* _ASSIGNMENT_: Each line in the entries below that holds the string "elaboration" is to be listed.

* _Items listed in a dataset_:
----------

--- src/rtl/mem_stage_pkg.sv ---
// rtl/mem_stage_pkg.sv - shared pipeline types and widths for the memory stage
package mem_stage_pkg;

  localparam int RF_ZIP_W  = 6;
  localparam int FWD_ZIP_W = 7;

  typedef enum logic [1:0] {
    MS_EMPTY     = 2'd0,
    MS_WAIT_DATA = 2'd1,
    MS_READY     = 2'd2
  } mem_state_e;

endpackage

--- src/rtl/mem_stage.sv ---
// rtl/mem_stage.sv - pipeline memory stage with data-response wait and result hold buffer
module mem_stage
  import mem_stage_pkg::*;
(
  input  logic                 clk,
  input  logic                 resetn,
  output logic                 mem_allowin,
  input  logic                 exe_to_mem_valid,
  input  logic [31:0]          exe_pc,
  input  logic [31:0]          exe_alu_result,
  input  logic                 exe_res_from_mem,
  input  logic                 exe_mem_we,
  input  logic [RF_ZIP_W-1:0]  exe_rf_zip,
  input  logic                 data_sram_data_ok,
  input  logic [31:0]          data_sram_rdata,
  input  logic                 wb_allowin,
  output logic                 mem_to_wb_valid,
  output logic [31:0]          mem_pc,
  output logic [RF_ZIP_W-1:0]  mem_rf_zip,
  output logic [31:0]          mem_final_result,
  output logic [FWD_ZIP_W-1:0] mem_fwd_zip
);

  mem_state_e          state_q;
  mem_state_e          state_d;
  logic [31:0]         pc_q;
  logic [31:0]         alu_result_q;
  logic [31:0]         hold_q;
  logic                res_from_mem_q;
  logic [RF_ZIP_W-1:0] rf_zip_q;

  logic mem_op;
  logic accept;
  logic ready_go;
  logic handoff;
  logic data_in;

  // data_ok only counts when an access is actually outstanding; stale pulses fall out here
  assign data_in         = (state_q == MS_WAIT_DATA) & data_sram_data_ok;
  assign ready_go        = (state_q == MS_READY) | data_in;
  assign mem_to_wb_valid = (state_q != MS_EMPTY) & ready_go;
  assign mem_allowin     = (state_q == MS_EMPTY) | (ready_go & wb_allowin);
  assign mem_op          = exe_res_from_mem | exe_mem_we;
  assign accept          = exe_to_mem_valid & mem_allowin;
  assign handoff         = mem_to_wb_valid & wb_allowin;

  // Next state: a new instruction wins over handoff so back-to-back flow has no bubble
  always_comb begin
    state_d = state_q;
    if (accept) begin
      state_d = mem_op ? MS_WAIT_DATA : MS_READY;
    end else if (handoff) begin
      state_d = MS_EMPTY;
    end else if (data_in) begin
      state_d = MS_READY;
    end
  end

  // State register
  always_ff @(posedge clk or negedge resetn) begin
    if (!resetn) begin
      state_q <= MS_EMPTY;
    end else begin
      state_q <= state_d;
    end
  end

  // Latch the instruction fields when it enters the stage
  always_ff @(posedge clk or negedge resetn) begin
    if (!resetn) begin
      pc_q           <= 32'd0;
      alu_result_q   <= 32'd0;
      res_from_mem_q <= 1'b0;
      rf_zip_q       <= '0;
    end else if (accept) begin
      pc_q           <= exe_pc;
      alu_result_q   <= exe_alu_result;
      res_from_mem_q <= exe_res_from_mem;
      rf_zip_q       <= exe_rf_zip;
    end
  end

  // Keep load data when WB stalls in the response cycle, since rdata is a one-cycle pulse
  always_ff @(posedge clk or negedge resetn) begin
    if (!resetn) begin
      hold_q <= 32'd0;
    end else if (data_in & ~wb_allowin) begin
      hold_q <= data_sram_rdata;
    end
  end

  // In the response cycle the load value bypasses the hold buffer
  assign mem_final_result = !res_from_mem_q             ? alu_result_q    :
                            (state_q == MS_WAIT_DATA)   ? data_sram_rdata : hold_q;

  assign mem_pc      = pc_q;
  assign mem_rf_zip  = rf_zip_q;
  assign mem_fwd_zip = {(state_q != MS_EMPTY) & rf_zip_q[RF_ZIP_W-1],
                        rf_zip_q[RF_ZIP_W-2:0], ready_go};

endmodule

--- config.mk ---
export PLATFORM = sky130hd
export DESIGN_NAME = mem_stage
export DESIGN_NICKNAME = d
export VERILOG_FILES = /design/src/rtl/mem_stage_pkg.sv /design/src/rtl/mem_stage.sv
export SDC_FILE = /design/constraint.sdc
export NUM_CORES = 1
export LEC_CHECK = 0
export ABC_AREA = 1
export BUFFER_PORTS_ARGS = -buffer_cell sky130_fd_sc_hd__buf_2
export CELL_PAD_IN_SITES_DETAIL_PLACEMENT = 0
export CELL_PAD_IN_SITES_GLOBAL_PLACEMENT = 1
export CORE_UTILIZATION = 34
export DETAILED_ROUTE_END_ITERATION = 8
export GPL_TIMING_DRIVEN = 0
export PLACE_DENSITY = 0.85
export SLEW_MARGIN = 10
export SYNTH_ARGS = -nofsm -noshare
export SYNTH_HDL_FRONTEND = slang
export SYNTH_SLANG_ARGS = --single-unit
--- constraint.sdc ---
create_clock -name clk -period 1.8 [get_ports clk]
set_clock_uncertainty 0.05 [all_clocks]
set_input_delay 0.09 -clock clk [delete_from_list [all_inputs] [get_ports clk]]
set_output_delay 0.09 -clock clk [all_outputs]
set_load 0.005 [all_outputs]
**Word-level counts from Yosys, hierarchy flattened**

Index checks and enable logic that the tools add are counted.

- Register bits after elaboration: 105
- Input port bits: 109

- Eq/ne operators: 2
- Muxes and demuxes: 6
- Bitwise gates (word level): 11
- Reductions and logical operators: 3

Operators with widths:

| operator | number |
|---|---|
| 2-to-1 mux 32 bit | 2 |
| 2-to-1 mux 2 bit | 4 |
| AND 1 bit | 7 |
| OR 1 bit | 3 |
| nonzero test 3 bit | 1 |
| == test 2 x 1 -> 1 bit, second input constant | 1 |
| == test 2 bit, second input constant | 1 |
| logical NOT 2 bit | 1 |
| nonzero test 2 bit | 1 |
| NOT 1 bit | 1 |

**Longest topological paths before layout**

- Depth after elaboration: 7
- Mapped depth: 9
- Gate-level depth less buffers: 9

**Worst setup path before layout**

No wires, ideal clock.

- Path kind: flip-flop to flip-flop
- From: register state_q[1]
- To: register state_q[1]
- Setup time: 0.122 ns
- Data arrival time: 1.157 ns
- Required time: 1.628 ns
- Slack: 0.471 ns
- Stages on the path, launching flop included: 10
- Cell sequence: dfrtp_1 inv_2 nand3_2 nand2_2 nand2_2 nand2_2 buf_8 nand3_1 nand2_1 nand2_1

- Longest elaborated chain between the ends: 7
- Elaborated cells between the ends (all ways): 14
- Those cells by class: eq/ne (2); mux (2); bitwise (7); reduce/logical (3)

RTL lines:

| what | RTL line | source |
|---|---|---|
| from (decl) | mem_stage.sv:24 | `mem_state_e state_q;` |
| from (signal assigned) | mem_stage.sv:64 | `state_q <= state_d;` |
| == test 2 x 1 -> 1 bit | mem_stage.sv:39 | `assign data_in = (state_q == MS_WAIT_DATA) & data_sram_data_ok;` |
| AND 1 bit | mem_stage.sv:39 |  |
| OR 1 bit | mem_stage.sv:40 | `assign ready_go = (state_q == MS_READY) \| data_in;` |
| AND 1 bit (*) | mem_stage.sv:41 | `assign mem_to_wb_valid = (state_q != MS_EMPTY) & ready_go;` |
| named net mem_to_wb_valid | mem_stage.sv:17 | `output logic mem_to_wb_valid,` |
| AND 1 bit (*) | mem_stage.sv:45 | `assign handoff = mem_to_wb_valid & wb_allowin;` |
| 2-to-1 mux 2 bit | mem_stage.sv:52 | `end else if (handoff) begin` |
| 2-to-1 mux 2 bit | mem_stage.sv:50 | `if (accept) begin` |

Mark *: on every way through the listed nets, which the timed path passes. The rest lies on a longest branch.
A chain may end at the register's enable or synchronous reset.

**Worst setup path after layout**

- From: register state_q[0]
- To: output mem_final_result[30]

- Longest elaborated chain between the ends: 3

RTL lines:

| what | RTL line | source |
|---|---|---|
| == test 2 x 1 -> 1 bit | mem_stage.sv:94 | `(state_q == MS_WAIT_DATA) ? data_sram_rdata : hold_q;` |
| 2-to-1 mux 32 bit | mem_stage.sv:94 |  |
| 2-to-1 mux 32 bit | mem_stage.sv:93 | `assign mem_final_result = !res_from_mem_q ? alu_result_q :` |
| to (decl) | mem_stage.sv:20 | `output logic [31:0] mem_final_result,` |

No other way between the ends.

----------

* _COMPLETED EXERCISE_:
- Register bits after elaboration: 105
- Depth after elaboration: 7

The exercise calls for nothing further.